$ cat src/rtl/multi_cycle_controller.sv
// Multi-cycle RV32I control FSM: decodes opcode/funct fields and ALU flags into datapath controls.
// Optional macro BRANCH_EXT_EN adds blt/bge/bltu/bgeu decode in the BRANCH state.
module multi_cycle_controller (
  input  logic       clk,
  input  logic       reset,
  input  logic [6:0] op,
  input  logic [2:0] funct3,
  input  logic       funct7b5,
  input  logic       N,
  input  logic       Z,
  input  logic       C,
  input  logic       V,
  input  logic       mem_ready,
  output logic [1:0] ImmSrc,
  output logic [1:0] ALUSrcA,
  output logic [1:0] ALUSrcB,
  output logic [1:0] ResultSrc,
  output logic       AdrSrc,
  output logic [2:0] ALUControl,
  output logic       IRWrite,
  output logic       PCWrite,
  output logic       RegWrite,
  output logic       MemWrite,
  output logic       illegal_instr
);

  typedef enum logic [3:0] {
    FETCH, DECODE, MEMADR, MEMRD, MEMWB, MEMWR,
    EXECR, EXECI, ALUWB, BRANCH, JAL, TRAP
  } state_t;

  state_t state_q, state_d;
  logic   illegal_q, illegal_d;
  logic   taken;
  logic [2:0] aluDecode;

  always_ff @(posedge clk or negedge reset) begin
    if (!reset) begin
      state_q   <= FETCH;
      illegal_q <= 1'b0;
    end else begin
      state_q   <= state_d;
      illegal_q <= illegal_d;
    end
  end

  always_comb begin
    state_d = state_q;
    case (state_q)
      FETCH:  state_d = mem_ready ? DECODE : FETCH;
      DECODE: begin
        case (op)
          7'b0000011, 7'b0100011: state_d = MEMADR;
          7'b0110011:             state_d = EXECR;
          7'b0010011:             state_d = EXECI;
          7'b1100011:             state_d = BRANCH;
          7'b1101111:             state_d = JAL;
          default:                state_d = TRAP;
        endcase
      end
      MEMADR: state_d = (op == 7'b0100011) ? MEMWR : MEMRD;
      MEMRD:  state_d = mem_ready ? MEMWB : MEMRD;
      MEMWB:  state_d = FETCH;
      MEMWR:  state_d = mem_ready ? FETCH : MEMWR;
      EXECR:  state_d = ALUWB;
      EXECI:  state_d = ALUWB;
      ALUWB:  state_d = FETCH;
      BRANCH: state_d = FETCH;
      JAL:    state_d = ALUWB;
      TRAP:   state_d = TRAP;
      default: state_d = FETCH;
    endcase
    illegal_d = illegal_q | (state_d == TRAP);
  end

  // Only R-type with funct7b5 turns funct3=000 into a subtract.
  always_comb begin
    aluDecode = 3'b000;
    case (funct3)
      3'b000:  aluDecode = ((state_q == EXECR) && funct7b5) ? 3'b001 : 3'b000;
      3'b010:  aluDecode = 3'b101;
      3'b110:  aluDecode = 3'b011;
      3'b111:  aluDecode = 3'b010;
      default: aluDecode = 3'b000;
    endcase
  end

`ifdef BRANCH_EXT_EN
  always_comb begin
    taken = 1'b0;
    case (funct3)
      3'b000:  taken = Z;
      3'b001:  taken = ~Z;
      3'b100:  taken = N ^ V;
      3'b101:  taken = ~(N ^ V);
      3'b110:  taken = ~C;
      3'b111:  taken = C;
      default: taken = 1'b0;
    endcase
  end
`else
  logic unusedFlags;
  assign unusedFlags = N ^ C ^ V;

  always_comb begin
    taken = 1'b0;
    case (funct3)
      3'b000:  taken = Z;
      3'b001:  taken = ~Z;
      default: taken = 1'b0;
    endcase
  end
`endif

  // Every output is held at zero while reset is asserted, regardless of state.
  always_comb begin
    ImmSrc     = 2'b00;
    ALUSrcA    = 2'b00;
    ALUSrcB    = 2'b00;
    ResultSrc  = 2'b00;
    AdrSrc     = 1'b0;
    ALUControl = 3'b000;
    IRWrite    = 1'b0;
    PCWrite    = 1'b0;
    RegWrite   = 1'b0;
    MemWrite   = 1'b0;
    if (reset) begin
      case (state_q)
        FETCH: begin
          ALUSrcB   = 2'b10;
          ResultSrc = 2'b10;
          IRWrite   = mem_ready;
          PCWrite   = mem_ready;
        end
        DECODE: begin
          ALUSrcA = 2'b01;
          ALUSrcB = 2'b01;
          ImmSrc  = 2'b10;
        end
        MEMADR: begin
          ALUSrcA = 2'b10;
          ALUSrcB = 2'b01;
          ImmSrc  = (op == 7'b0100011) ? 2'b01 : 2'b00;
        end
        MEMRD: AdrSrc = 1'b1;
        MEMWB: begin
          ResultSrc = 2'b01;
          RegWrite  = 1'b1;
        end
        MEMWR: begin
          AdrSrc   = 1'b1;
          MemWrite = 1'b1;
        end
        EXECR: begin
          ALUSrcA    = 2'b10;
          ALUControl = aluDecode;
        end
        EXECI: begin
          ALUSrcA    = 2'b10;
          ALUSrcB    = 2'b01;
          ALUControl = aluDecode;
        end
        ALUWB: RegWrite = 1'b1;
        BRANCH: begin
          ALUSrcA    = 2'b10;
          ALUControl = 3'b001;
          PCWrite    = taken;
        end
        JAL: begin
          ALUSrcA = 2'b01;
          ALUSrcB = 2'b10;
          PCWrite = 1'b1;
        end
        default: ;
      endcase
    end
  end

  assign illegal_instr = illegal_q;

endmodule
$ cat config.mk
export PLATFORM = sky130hd
export DESIGN_NAME = multi_cycle_controller
export DESIGN_NICKNAME = d
export VERILOG_FILES = /design/src/rtl/multi_cycle_controller.sv
export SDC_FILE = /design/constraint.sdc
export NUM_CORES = 1
export LEC_CHECK = 0
export CAP_MARGIN = 20
export CELL_PAD_IN_SITES_DETAIL_PLACEMENT = 1
export CELL_PAD_IN_SITES_GLOBAL_PLACEMENT = 1
export CORE_ASPECT_RATIO = 0.6
export CORE_UTILIZATION = 30
export CTS_BUF_LIST = sky130_fd_sc_hd__clkbuf_4 sky130_fd_sc_hd__clkbuf_8
export CTS_CLUSTER_DIAMETER = 80
export DETAILED_ROUTE_END_ITERATION = 7
export PLACE_DENSITY = 0.89
export SLEW_MARGIN = 20
export SYNTH_ARGS = -nofsm -noshare
export SYNTH_HDL_FRONTEND = slang
export SYNTH_SLANG_ARGS = --single-unit
$ cat constraint.sdc
create_clock -name clk -period 2.84 [get_ports clk]
set_input_delay 0.426 -clock clk [delete_from_list [all_inputs] [get_ports clk]]
set_output_delay 0.426 -clock clk [all_outputs]
set_load 0.1 [all_outputs]
* Yosys cells after proc, flatten, opt, wreduce, memory -nomap -nowiden
Cells that the tools add are included.
Storage, ports and cells: input port bits 18, output and inout bits 17, logic and storage cells 68, register bits 5
Operators by class: mux-type cells 30, reductions and logical operators 12, equality and inequality tests 22, bitwise operators 2
Operators by type and width (count):
- case mux 4 bit (7 select lines) | 1
- == test 4 bit, second input constant | 5
- case mux 4 bit (5 select lines) | 1
- == test 4 x 3 -> 1 bit, second input constant | 4
- case mux 2 bit (2 select lines) | 4
- == test 7 x 6 -> 1 bit, second input constant | 2
- == test 7 bit, second input constant | 2
- 2-to-1 mux 1 bit | 12
- 2-to-1 mux 3 bit | 4
- case mux 3 bit (4 select lines) | 1
- OR reduction 2 bit | 6
- == test 4 x 2 -> 1 bit, second input constant | 2
- 2-to-1 mux 2 bit | 4
- == test 7 x 2 -> 1 bit, second input constant | 1
- == test 7 x 5 -> 1 bit, second input constant | 1
- == test 3 bit, second input constant | 2
- case mux 3 bit (2 select lines) | 1
- OR reduction 3 bit | 2
- == test 4 x 1 -> 1 bit, second input constant | 1
- zero test 4 bit | 1
- OR reduction 4 bit | 1
- == test 3 x 1 -> 1 bit, second input constant | 1
- == test 3 x 2 -> 1 bit, second input constant | 1
- zero test 3 bit | 1
- 5 further kinds | 5

* Longest topological paths before layout
Gate-level depths: netlist of run 1.
depth after elaboration 6, mapped depth 6, depth with buffers taken out 4

* Worst setup path before layout of run 1
OpenSTA, ideal clock, no wires.
kind register to output, start register state_q[3], end output port IRWrite, data required time 2.414 ns, data arrival time 4.623 ns, setup slack -2.209 ns, stages on the path, launching flop included 6, buffers on the path 1, cells stage by stage dfrtp_1 -> buf_2 -> inv_1 -> nand2_1 -> nor4_1 -> and2_1
On the way: cells in the longest elaborated chain, start to end 3
Ends and longest elaborated chain:
- from (decl) | line 32 | state_t state_q, state_d;
- from (signal assigned) | line 42 | state_q <= state_d;
- zero test 4 bit | line 128 | case (state_q)
- 2-to-1 mux 1 bit | line 128
- 2-to-1 mux 1 bit | line 127 | if (reset) begin
- to (decl) | line 20 | output logic IRWrite,
No other way between the ends.

* Final worst setup path of run 1
Ends and elaborated chain as after synthesis.

==> impl_results.md, run 1 <==
- Cell Pwr Density: 1150 nW/um2
- Number of antenna violations at the first check in global routing: 0
- Number of core rows: 13
- Total of max-cap violations: 0
- Number of sinks handled by clock tree synthesis: 5
- Signed area change from the synthesized netlist to the final layout: 82.3%
- IR drop worst, VDD: 0.739 mV
- Die outline width: 65.3 um
- Dominant combinational cell family by area after synthesis: simple AND/OR/NAND/NOR gates
- Maximum clock rate: 412 MHz
- Number of nets produced by synthesis: 108
- Number of buffers added for setup after CTS: 0
- Count of different cell masters after synthesis: 44
- Yosys warning count: 0
- Final critical-path share of the clock period: 85.4%
- Number of buffers added to fix hold violations after cts: 0
- Latest clock arrival within the worst-skew pair: 0.22 ns
- Core Region: 2210 um2
- Cell leakage power: 0.500 nW
- Gr ovfl total: 0
- Boundary pin count: 35
- H-Tree Level Count: 1
- Required time at the endpoint of the critical path: 2.41 ns
- Clock transition at the register clock pins on the worst setup and hold paths after CTS: 0.04 ns
- Per-cell routed wire length: 19.3 um
- Sequential-to-total area share from yosys stat: 17.3%
- CTS max path bufs: 2
- Final hold violation count: 0
- Largest cells by area after synthesis: sky130_fd_sc_hd__dfrtp_1, sky130_fd_sc_hd__nand2_1, sky130_fd_sc_hd__nor2_1
- Endpoint class of the critical path: output port
- Synth Area per Inst: 8.02 um2
- CTS resizes: 0
- Die Area: 2610 um2
- Critical-path maximum fanout: 18
- Die H: 40 um
- Count of flip-flops with a built-in enable after synthesis: 0
- Maximum number of pins on one net before global-route repair: 19
- Antenna-violating nets left: 0
- Post-synthesis xor/xnor area fraction: 7.28%
- Quantity of I/O buffers inserted on ports: 31
- Number of global-route vias before repair: 831
- Fill cells: 249
- Yosys top cell by area: sky130_fd_sc_hd__dfrtp_1
- Overall routed net length: 2950 um
- First-pass GRT wire length: 4460 um
- DR DRC count: 0
- Number of optimization iterations in the first detailed-route pass: 4
- Detailed Route Iter0 Violations: 28
- Number of buffers created by CTS: 3
- Share of cells above drive strength 1: 33.3%
- Most common flop cell mapped by yosys: sky130_fd_sc_hd__dfrtp_1
- Post-detail-place hpwl: 2360 um
- Final min period: 2.43 ns
- Post-synthesis register bit count: 5
- Worst Slack Setup Final: 0.413 ns
- Number of vias in the routed layout: 836
- Max-slew violation count: 0
- Unrepaired setup endpoints after global routing: no
- Setup_tns: 0 ns
- Cells after synthesis: 90
- Worst hold path type: reg2reg
- Share of Yosys cell area claimed by the top area cell type: 17.3%
- Top cells by count, synth: sky130_fd_sc_hd__nand2_1, sky130_fd_sc_hd__nor2_1
- ANT cells: 0
- Final-report setup violation count: 0
- Post-synthesis compound-gate area fraction: 26.0%
- Final weighted congestion in routability-driven placement: 0.797
- Critical path class: reg2out
- Pre-CTS setup slack: 0.521 ns
- Max-Slew Margin vs Limit: 57.0%
- Simple logic cell fraction of the synthesized area: 38.8%
- Ys async rst share: 100%
- Synthesized-area fraction occupied by adder cells: 0%
- Data arrival time of the worst path: 2.00 ns
- Combined global-route utilization of all metal layers: 24.3%
- Starting density of the core: 32.6%
- Multiplexer share of the synthesized area: 1.39%
- Post-layout nets: 142
- Buffer cell driving the clock tree root: sky130_fd_sc_hd__clkbuf_8
- Ratio of routed vias to standard cells: 5.46
- Status: finished, final reports clean
- Clk_skew: 0.00266 ns
- Worst setup SP type: flip-flop
- Worst Tran Pin Value: 0.645 ns
- Netlist area before placement: 722 um2
- Clock tree from TritonCTS: done
layer usage:
| metal | wire, um | global-route usage (%) |
|---|---|---|
| met4 | 23 | 7.07 |
| met3 | 70 | 1.70 |
| met5 | 0 | 0 |
| met2 | 1450 | 43.8 |
| met1 | 1400 | 32.1 |
layout by cell type (no fill, tap or decap), types with 3 or more instances in the layout:
cell                              instances
sky130_fd_sc_hd__clkdlybuf4s50_1         14
sky130_fd_sc_hd__dfrtp_1                  5
sky130_fd_sc_hd__xnor2_1                  3
sky130_fd_sc_hd__inv_1                    5
sky130_fd_sc_hd__nand2_1                  8
sky130_fd_sc_hd__clkbuf_8                 3
sky130_fd_sc_hd__nor2_1                   8
sky130_fd_sc_hd__buf_4                    6
sky130_fd_sc_hd__xor2_1                   3
sky130_fd_sc_hd__buf_12                  16
sky130_fd_sc_hd__nor3_2                   3
critical path: stages (launching register included):
cell and delay [ns]:
sky130_fd_sc_hd__dfrtp_1 0.60, sky130_fd_sc_hd__inv_1 0.26, sky130_fd_sc_hd__nand2_1 0.22, sky130_fd_sc_hd__nor4_4 0.26
sky130_fd_sc_hd__and2_1 0.24, sky130_fd_sc_hd__buf_12 0.19
worst paths after layout:
kind                               start             to  slack, ns  cells past startpoint
min                        illegal_instr  illegal_instr       0.48                      1
max                           state_q[3]        IRWrite       0.41                      5
min in group asynchronous          reset     state_q[3]       0.62                      2
max in group asynchronous          reset     state_q[0]       2.10                      2
max reg2reg                   state_q[0]  illegal_instr       1.08                      5
min reg2reg                illegal_instr  illegal_instr       0.48                      1
through the flow:
| stage | instances | total power [mW] | hold slack (ns) | cell area (um2) | util [%] |
|---|---|---|---|---|---|
| floorplan | 90 | 1.02 | 0.130 | 772 | - |
| global placement | 149 | 1.32 | 0.454 | 1270 | 57.3 |
| detailed placement | 149 | 1.38 | 0.475 | 1270 | 57.3 |
| CTS | 153 | 1.52 | 0.485 | 1320 | 59.5 |
| global route | 153 | 1.59 | 0.492 | 1320 | 59.5 |
| finish | 153 | 1.52 | 0.477 | 1320 | 59.5 |
logic make-up after synthesis:
family,count (synthesis)
and+or+nand+nor,46
AOI/OAI and AO/OA,20
buffers and inverters,12
xor gates and xnor gates,6
DFF,5
muxes,1
flip-flops by register name (all words and copies together), names as in the netlist:
| signal | cells |
|---|---|
| illegal_instr | 1 |
| state_q | 4 |
power by group:
part	switching, mW	internal, mW	total (mW)	leakage, nW
logic	0.731	0.427	1.16	0.415
registers	0.118	0.103	0.221	0.0587
clock network	0.0348	0.106	0.141	0.0262
final cells by class:
type | instances | area [um2] | area share [%]
clock buffers | 4 | 48.8 | 3.71
inverters | 5 | 18.8 | 1.43
multi-input cells | 73 | 581 | 44.1
flip-flops and latches | 5 | 125 | 9.51
well taps | 30 | 37.5 | 2.85
repair buffers | 36 | 505 | 38.4
No activity file was read; power rests on OpenSTA's default activity.
==> inputs of run 2 (changes only) <==
==> constraint.sdc (replaced) <==
create_clock -name clk -period 2.84 [get_ports clk]
set_input_delay 0.426 -clock clk [delete_from_list [all_inputs] [get_ports clk]]
set_output_delay 0.426 -clock clk [all_outputs]
set_load 0.005 [all_outputs]
==> impl_results.md, run 2 (synthesis results as in run 1) <==
- Status: finished, final reports clean
- Clk_skew: 0.00287 ns
- Flip-flop count of the largest register, all copies and words added: 4
- Reg-to-reg endpoint: illegal_instr
- Signed area change from the synthesized netlist to the final layout: 54.6%
- Worst setup SP type: flip-flop
- Unrepaired setup endpoints after global routing: no
- Cell depth of the worst flop-to-flop path: 5
- Register-to-Register Setup Slack: 0.97 ns
- Number of core rows: 13
- Number of vias in the routed layout: 829
- Final hold violation count: 0
- Critical path origin: state_q[3]
- Data arrival time of the worst path: 2.14 ns
- Maximum number of pins on one net before global-route repair: 19
- Die Area: 2610 um2
- Max-Slew Margin vs Limit: 59.5%
- Cell leakage power: 0.419 nW
- Maximum clock rate: 390 MHz
- Per-cell routed wire length: 15.8 um
- H-Tree Level Count: 1
- Post-detail-place hpwl: 1950 um
- Number of buffers added to fix hold violations after cts: 0
- IR drop worst, VDD: 0.640 mV
- Buffer cell driving the clock tree root: sky130_fd_sc_hd__clkbuf_8
- Worst Slack Setup Final: 0.273 ns
- Die H: 40 um
- Commonest non-fill, non-tap cell in the layout: sky130_fd_sc_hd__clkdlybuf4s50_1
- Critical path class: reg2out
- Utilization of the core after routing: 50.5%
- Number of buffers added for setup after CTS: 0
- Boundary pin count: 35
- Combined flip-flop and latch cell area: 125 um2
- Core Region: 2210 um2
- Worst hold path type: reg2reg
- Endpoint class of the critical path: output port
- Fill cells: 280
- Max-slew violation count: 0
- Critical-path maximum fanout: 18
- Starting density of the core: 32.6%
- Ratio of routed vias to standard cells: 5.38
- Largest Register: state_q
- Clock transition at the register clock pins on the worst setup and hold paths after CTS: 0.03 ns
- Cell class contributing the biggest share of worst-path delay: flip-flops
- Startpoint of the worst register-to-register path: state_q[1]
- Clock tree from TritonCTS: done
- Cell Pwr Density: 855 nW/um2
- CP peak stage delay: 0.72 ns
- Number of sinks handled by clock tree synthesis: 5
- Die outline width: 65.3 um
- Final weighted congestion in routability-driven placement: 0.844
- Final-report setup violation count: 0
- Final critical-path share of the clock period: 90.4%
- Number of buffers created by CTS: 3
- Quantity of I/O buffers inserted on ports: 31
- Combined global-route utilization of all metal layers: 21.2%
- Worst Tran Pin Value: 0.607 ns
- Total buffers and inverters traversed by the critical path: 1
- Final min period: 2.57 ns
- Post-detailed-placement cell area: 1070 um2
- Area of the multi-input gates: 531 um2
- Slowest cell on the critical path: sky130_fd_sc_hd__dfrtp_1
- Required time at the endpoint of the critical path: 2.41 ns
- Number of antenna violations at the first check in global routing: 0
- DR DRC count: 0
- Detailed Route Iter0 Violations: 46
- Cells along the critical path: nand2_1 > nor4_1 > o21bai_1 > a21oi_1 > clkdlybuf4s50_1
- Number of optimization iterations in the first detailed-route pass: 4
- Pre-CTS setup slack: 0.297 ns
- Gr ovfl total: 0
- Overall routed net length: 2430 um
- ANT cells: 0
- CTS resizes: 0
- First-pass GRT wire length: 4020 um
- Final Cell Area: 1120 um2
- Post-layout nets: 143
- Number of global-route vias before repair: 837
- Setup_tns: 0 ns
- Latest clock arrival within the worst-skew pair: 0.22 ns
- Most used cells in the layout excluding fill and tap cells: sky130_fd_sc_hd__clkdlybuf4s50_1, sky130_fd_sc_hd__nand2_1, sky130_fd_sc_hd__nor2_1, sky130_fd_sc_hd__buf_4
- Total of max-cap violations: 0
- CP Depth: 5
- Share of cells above drive strength 1: 13.7%
- CTS max path bufs: 2
- Antenna-violating nets left: 0
- End point of the critical path: PCWrite
[run 2: layer usage]
metal | track usage (%) | up-vias | wire [um]
li1 | - | 403 | -
met4 | 1.63 | 0 | 0
met3 | 3.69 | 0 | 83
met2 | 39.9 | 21 | 1160
met1 | 27.1 | 405 | 1190
met5 | 0 | - | 0
[run 2: final cells by class]
| type | count | area share, % |
|---|---|---|
| clock buffers | 4 | 4.37 |
| inverters | 5 | 1.68 |
| multi-input cells | 73 | 47.5 |
| flip-flops and latches | 5 | 11.2 |
| well taps | 30 | 3.36 |
| repair buffers | 37 | 31.8 |
[run 2: worst min-delay path by stage]
stage                         end  cells after the start     startpoint
CTS                 illegal_instr                      1  illegal_instr
finish              illegal_instr                      1  illegal_instr
floorplan           illegal_instr                      0          reset
global route        illegal_instr                      1  illegal_instr
global placement    illegal_instr                      1  illegal_instr
detailed placement  illegal_instr                      1  illegal_instr
[run 2: metrics by stage]
step	cells	power [mW]	hold slack (ns)
floorplan	90	0.604	0.130
global placement	150	0.782	0.455
detailed placement	150	0.815	0.462
CTS	154	0.961	0.478
global route	154	1.02	0.499
finish	154	0.955	0.467
[run 2: report_power, final]
group | internal [mW] | total [mW] | switching [mW]
Clock | 0.106 | 0.137 | 0.0314
Sequential | 0.103 | 0.224 | 0.121
Combinational | 0.321 | 0.594 | 0.273
Total | 0.529 | 0.955 | 0.425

═══

The entries above hold the needed span. Transcribe exactly the lines from the one with "final layout: 82.3%" to the one with "- Count of different", both included.

- Signed area change from the synthesized netlist to the final layout: 82.3%
- IR drop worst, VDD: 0.739 mV
- Die outline width: 65.3 um
- Dominant combinational cell family by area after synthesis: simple AND/OR/NAND/NOR gates
- Maximum clock rate: 412 MHz
- Number of nets produced by synthesis: 108
- Number of buffers added for setup after CTS: 0
- Count of different cell masters after synthesis: 44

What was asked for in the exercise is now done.